Ok, sono cool. Ok, spaccano i culi. Ma ci va molto a fare un disco così? L’impressione che si ha ascoltandolo è indubbiamente no: schitarrate cafone, vocina femminile delicata, drum machine velocissime e rumoracci buttati a caso. E’ tutto qui quello che hanno da offrirci Derek Edward Miller e Alexis Krauss.
Iniziamo con un’apertura da stadio, “True Shred Guitar”, cafona come ci aspetteremmo.
“Born to Lose” poi è, né più né meno, la stessa solfa di Treats: con la voce delicata che si appoggia sull’inferno felice velocissimo. D’effetto, ma una volta. Irripetibile per tutto il disco.

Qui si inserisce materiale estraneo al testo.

$ cat src/sv/sem_pkg.sv
package sem_pkg;

    // Register indexes of the configuration port
    localparam logic [7:0] REG_FRAME_WIDTH  = 8'd0;
    localparam logic [7:0] REG_FRAME_HEIGHT = 8'd1;

    localparam int LINE_DEPTH_DEF = 256;
    localparam int Q_DEPTH        = 4;
    localparam int Q_PTR_W        = $clog2(Q_DEPTH);
    localparam int Q_CNT_W        = $clog2(Q_DEPTH + 1);
    localparam int GRAD_W         = 11;
    localparam int SQ_W           = 18;

    // One gradient pair between front and back
    typedef struct packed {
        logic signed [GRAD_W-1:0] gx;
        logic signed [GRAD_W-1:0] gy;
        logic                     last;
    } grad_t;

    typedef struct packed {
        logic  valid;
        grad_t entry;
    } push_t;

    // Partial state of the digit-by-digit square root
    typedef struct packed {
        logic [SQ_W-1:0] rem;
        logic [SQ_W-1:0] root;
    } sq_t;

    // One step of the square root, working on bit pair k
    function automatic sq_t sq_step(input sq_t s, input int k);
        logic [SQ_W-1:0] bitv;
        logic [SQ_W-1:0] trial;
        sq_t             r;
        bitv  = SQ_W'(1) << (2 * k);
        trial = s.root + bitv;
        if (s.rem >= trial)
        begin
            r.rem  = s.rem - trial;
            r.root = (s.root >> 1) + bitv;
        end
        else
        begin
            r.rem  = s.rem;
            r.root = s.root >> 1;
        end
        return r;
    endfunction

endpackage

$ cat src/sv/sem_back.sv
module sem_back (
    input  logic           clk,
    input  logic           rst_n,
    input  sem_pkg::grad_t head,
    input  logic           not_empty,
    output logic           pop,
    output logic           out_valid,
    input  logic           out_ready,
    output logic [7:0]     magnitude,
    output logic           last
);
    import sem_pkg::*;

    localparam int N_SQ = 3;   // root stages, three bit pairs each

    logic                en;
    logic [GRAD_W-1:0]   abs_x, abs_y;

    logic                v1_reg;
    logic [7:0]          ax_reg, ay_reg;
    logic                l1_reg;

    logic                v2_reg;
    sq_t                 s2_reg;
    logic                l2_reg;

    logic                vq_reg [N_SQ];
    sq_t                 sq_reg [N_SQ];
    logic                lq_reg [N_SQ];
    sq_t                 sq_in  [N_SQ];
    sq_t                 sq_out [N_SQ];

    logic                out_valid_reg;
    logic [7:0]          mag_reg;
    logic                last_reg;

    assign en        = !out_valid_reg || out_ready;
    assign pop       = en && not_empty;
    assign out_valid = out_valid_reg;
    assign magnitude = mag_reg;
    assign last      = last_reg;

    assign abs_x = head.gx[GRAD_W-1] ? GRAD_W'(-head.gx) : GRAD_W'(head.gx);
    assign abs_y = head.gy[GRAD_W-1] ? GRAD_W'(-head.gy) : GRAD_W'(head.gy);

    // Three root steps per stage, highest bit pair first
    always_comb
    begin
        for (int s = 0; s < N_SQ; s++)
        begin
            sq_in[s]  = (s == 0) ? s2_reg : sq_reg[s-1];
            sq_out[s] = sq_in[s];
            for (int j = 0; j < 3; j++)
            begin
                sq_out[s] = sq_step(sq_out[s], 8 - 3*s - j);
            end
        end
    end

    // Valid chain
    always_ff @(posedge clk or negedge rst_n)
    begin
        if (!rst_n)
        begin
            v1_reg        <= 1'b0;
            v2_reg        <= 1'b0;
            out_valid_reg <= 1'b0;
            for (int s = 0; s < N_SQ; s++)
            begin
                vq_reg[s] <= 1'b0;
            end
        end
        else if (en)
        begin
            v1_reg <= not_empty;
            v2_reg <= v1_reg;
            for (int s = 0; s < N_SQ; s++)
            begin
                vq_reg[s] <= (s == 0) ? v2_reg : vq_reg[s-1];
            end
            out_valid_reg <= vq_reg[N_SQ-1];
        end
    end

    // Payload: quarter magnitudes, squares, root, saturation
    always_ff @(posedge clk)
    begin
        if (en)
        begin
            ax_reg      <= abs_x[9:2];
            ay_reg      <= abs_y[9:2];
            l1_reg      <= head.last;
            s2_reg.rem  <= SQ_W'({8'd0, ax_reg} * {8'd0, ax_reg})
                           + SQ_W'({8'd0, ay_reg} * {8'd0, ay_reg});
            s2_reg.root <= '0;
            l2_reg      <= l1_reg;
            for (int s = 0; s < N_SQ; s++)
            begin
                sq_reg[s] <= sq_out[s];
                lq_reg[s] <= (s == 0) ? l2_reg : lq_reg[s-1];
            end
            mag_reg  <= (sq_reg[N_SQ-1].root > SQ_W'(255)) ? 8'd255
                        : sq_reg[N_SQ-1].root[7:0];
            last_reg <= lq_reg[N_SQ-1];
        end
    end

endmodule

“Crush” è incredibilmente pop, non ci si può far nulla e, come spesso accade, il problema non è tanto il genere quanto l’assoluta assenza di caratterizzazione.
Gli Sleigh Bells tentano anche la ballad, ma il risultato è quello che si potrebbe definire un vero e proprio epic fail.
E’ la volta poi del secondo singolo, “Comback Kid“, che in mezzo alla stessa formula riproposta fino allo sfinimento, non si differenzia (non sia mai eh!) ma almeno si distingue, ponendosi come l’altro highlight dopo “Born to Lose”.
Se poi ci sforzassimo di trovare qualcosa, potremmo arrivare a sostenere che in “You Lose Me” ci sono degli elementi di witch house, ma sarebbe un po’ forzato.
Reign of Terror quindi soffre delle stesse lacune di Treats a cui però si perdonava l’ingenuità dell’esordio. E’ il più becero dei more of the same e una volta ascoltati i due pezzi meritevoli potete tranquillamente cestinare (o archiviare se siete dei romaticoni) il disco.